1. A method of connecting a multicore optical fibre (2) to a bundle (3) of single core optical fibres (5) including the steps of:

optically connecting one end of the multicore optical fibre (2) to a first GRIN lens (9) of substantially 0.25 pitch to separate angularly the light path from each core (3) of the multicore fibre (2);

expanding the separation of each light path (15) along an optical channel (11 );

optically connecting one end of each core (6) in the bundle (3) of the single core optical fibres (5) to a further GRIN lens (14) of substantially 0.25 pitch;

locating each further GRIN lens (14) at an end of the optical channel (11 ) in register with a light path (15);

the arrangement being such that each core (3) of the multicore fibre (2) is optically connected to the core (6) of one of the single core optical fibres (5).

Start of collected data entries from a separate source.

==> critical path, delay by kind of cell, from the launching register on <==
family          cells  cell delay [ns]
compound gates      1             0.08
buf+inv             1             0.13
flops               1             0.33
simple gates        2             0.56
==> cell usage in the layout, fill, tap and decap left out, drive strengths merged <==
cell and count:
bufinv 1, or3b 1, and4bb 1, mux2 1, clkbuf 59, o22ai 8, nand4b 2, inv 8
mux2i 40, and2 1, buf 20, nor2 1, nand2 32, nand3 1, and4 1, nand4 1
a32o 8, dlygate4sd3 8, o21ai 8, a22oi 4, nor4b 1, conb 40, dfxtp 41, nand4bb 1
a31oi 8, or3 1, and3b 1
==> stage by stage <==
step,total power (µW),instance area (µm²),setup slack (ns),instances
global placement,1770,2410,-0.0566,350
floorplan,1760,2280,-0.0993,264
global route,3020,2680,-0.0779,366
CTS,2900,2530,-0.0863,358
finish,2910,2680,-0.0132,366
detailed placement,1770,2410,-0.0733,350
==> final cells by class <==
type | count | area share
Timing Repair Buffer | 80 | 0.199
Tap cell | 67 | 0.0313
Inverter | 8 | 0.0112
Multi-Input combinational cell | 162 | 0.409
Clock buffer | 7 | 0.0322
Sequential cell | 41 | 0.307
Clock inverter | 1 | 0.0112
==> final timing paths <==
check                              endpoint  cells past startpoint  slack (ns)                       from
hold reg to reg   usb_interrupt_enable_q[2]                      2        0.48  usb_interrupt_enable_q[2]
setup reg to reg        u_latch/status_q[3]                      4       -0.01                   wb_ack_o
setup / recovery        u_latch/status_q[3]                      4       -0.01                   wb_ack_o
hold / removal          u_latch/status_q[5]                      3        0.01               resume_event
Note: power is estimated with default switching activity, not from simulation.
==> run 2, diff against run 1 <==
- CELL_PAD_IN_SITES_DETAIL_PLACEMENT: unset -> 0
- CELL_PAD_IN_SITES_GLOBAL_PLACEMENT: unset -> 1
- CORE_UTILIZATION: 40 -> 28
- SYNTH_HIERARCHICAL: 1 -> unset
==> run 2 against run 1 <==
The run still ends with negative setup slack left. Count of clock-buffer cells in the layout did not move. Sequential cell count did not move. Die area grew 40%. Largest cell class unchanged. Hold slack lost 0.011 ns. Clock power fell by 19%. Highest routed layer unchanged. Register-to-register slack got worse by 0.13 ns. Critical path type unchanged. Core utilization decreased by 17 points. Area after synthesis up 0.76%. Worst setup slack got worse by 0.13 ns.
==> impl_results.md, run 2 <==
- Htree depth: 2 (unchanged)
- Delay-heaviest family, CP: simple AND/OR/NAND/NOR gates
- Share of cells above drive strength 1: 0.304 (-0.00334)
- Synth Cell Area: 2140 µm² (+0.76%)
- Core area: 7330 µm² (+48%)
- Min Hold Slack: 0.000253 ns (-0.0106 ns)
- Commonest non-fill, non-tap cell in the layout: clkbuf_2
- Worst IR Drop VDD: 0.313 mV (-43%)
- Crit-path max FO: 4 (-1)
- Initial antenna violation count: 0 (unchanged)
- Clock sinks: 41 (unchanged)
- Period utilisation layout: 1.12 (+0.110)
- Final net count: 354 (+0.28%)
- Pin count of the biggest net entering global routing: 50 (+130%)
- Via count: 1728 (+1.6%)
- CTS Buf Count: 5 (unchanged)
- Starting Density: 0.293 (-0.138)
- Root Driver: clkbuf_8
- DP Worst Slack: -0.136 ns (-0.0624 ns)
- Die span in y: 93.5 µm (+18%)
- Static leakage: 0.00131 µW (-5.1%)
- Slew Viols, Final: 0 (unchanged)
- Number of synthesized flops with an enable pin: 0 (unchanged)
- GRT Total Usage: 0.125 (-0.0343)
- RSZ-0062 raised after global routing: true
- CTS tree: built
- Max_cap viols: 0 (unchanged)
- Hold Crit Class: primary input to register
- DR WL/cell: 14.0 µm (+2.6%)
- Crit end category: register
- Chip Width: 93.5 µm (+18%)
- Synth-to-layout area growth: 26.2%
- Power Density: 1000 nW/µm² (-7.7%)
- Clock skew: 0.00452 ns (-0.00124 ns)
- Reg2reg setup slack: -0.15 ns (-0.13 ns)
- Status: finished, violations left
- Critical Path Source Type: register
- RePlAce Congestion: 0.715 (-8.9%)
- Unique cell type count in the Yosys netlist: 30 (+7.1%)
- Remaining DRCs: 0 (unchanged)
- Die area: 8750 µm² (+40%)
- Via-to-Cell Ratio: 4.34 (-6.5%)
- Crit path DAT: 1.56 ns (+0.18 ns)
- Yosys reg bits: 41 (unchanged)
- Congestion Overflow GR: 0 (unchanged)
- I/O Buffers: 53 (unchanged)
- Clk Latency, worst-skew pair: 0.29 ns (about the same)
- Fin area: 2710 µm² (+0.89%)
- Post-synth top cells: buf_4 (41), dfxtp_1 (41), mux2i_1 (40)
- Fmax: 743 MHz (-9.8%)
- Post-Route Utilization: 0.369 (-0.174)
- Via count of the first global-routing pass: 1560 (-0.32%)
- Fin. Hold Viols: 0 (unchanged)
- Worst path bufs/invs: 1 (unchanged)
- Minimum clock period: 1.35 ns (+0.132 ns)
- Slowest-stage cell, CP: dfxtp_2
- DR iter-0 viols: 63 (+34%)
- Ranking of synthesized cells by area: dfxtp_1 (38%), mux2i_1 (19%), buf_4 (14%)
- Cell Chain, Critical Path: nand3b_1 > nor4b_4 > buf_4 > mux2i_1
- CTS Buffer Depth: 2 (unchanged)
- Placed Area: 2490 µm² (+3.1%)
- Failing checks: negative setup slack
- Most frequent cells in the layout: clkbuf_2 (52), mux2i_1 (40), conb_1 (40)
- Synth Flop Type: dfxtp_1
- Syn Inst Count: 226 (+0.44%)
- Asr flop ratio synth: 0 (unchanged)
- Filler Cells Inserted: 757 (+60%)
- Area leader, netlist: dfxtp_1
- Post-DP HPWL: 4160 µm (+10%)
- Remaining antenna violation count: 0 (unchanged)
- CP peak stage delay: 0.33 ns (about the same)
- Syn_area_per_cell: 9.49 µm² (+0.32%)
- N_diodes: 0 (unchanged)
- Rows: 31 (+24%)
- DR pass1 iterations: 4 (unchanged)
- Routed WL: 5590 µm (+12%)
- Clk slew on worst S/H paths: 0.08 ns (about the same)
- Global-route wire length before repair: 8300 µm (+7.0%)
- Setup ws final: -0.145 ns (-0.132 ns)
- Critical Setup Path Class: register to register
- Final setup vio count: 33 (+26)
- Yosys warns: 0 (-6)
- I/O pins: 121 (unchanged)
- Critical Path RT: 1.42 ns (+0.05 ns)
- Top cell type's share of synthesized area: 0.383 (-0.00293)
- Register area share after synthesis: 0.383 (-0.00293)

2. A fibre optic connector for connecting a multicore optical fibre (2) to a bundle (3) of single core optical fibres (5) including

a first GRIN lens (9) having an optical length of substantially 0.25 pitch for receiving one end of a multicore optical fibre (2),

an optical channel (1 1 ) connected to the first GRIN lens (9) for expanding separation of the angularly separated light paths (15) from the first GRIN lens (9),

further GRIN lenses (14) of substantially 0.25 pitch for connecting one to each single core optical fibre (5),

the further GRIN lenses (14) being connected to the end (13) of the optical channel remote from the first GRIN lens (9) and in register with a light path (15),

the arrangement being such that each core (3) of the multicore fibre (2) can be optically connected to the core (6) of one of the single core fibres (5).

3. The connector of claim 2 comprising means for optically connecting the multicore optical fibre (2) to the first GRIN lens (9), and means for optically connecting the bundle (3) of single core optical fibres (5) to the further GRIN lenses (14).

4. The connector of claim 3 wherein the means for connecting comprises a holder for holding the optical fibres in position against the GRIN lenses.

5. The connector of claim 3 wherein the means for connecting comprise a UV curing adhesive for holding the optical fibres in position against the GRIN lenses.

6. The connector of claim 2 and further comprising a separable two or more part coupler 18 for retaining the optical fibres ((2, 3) and GRIN lens (9, 14) an aligned condition.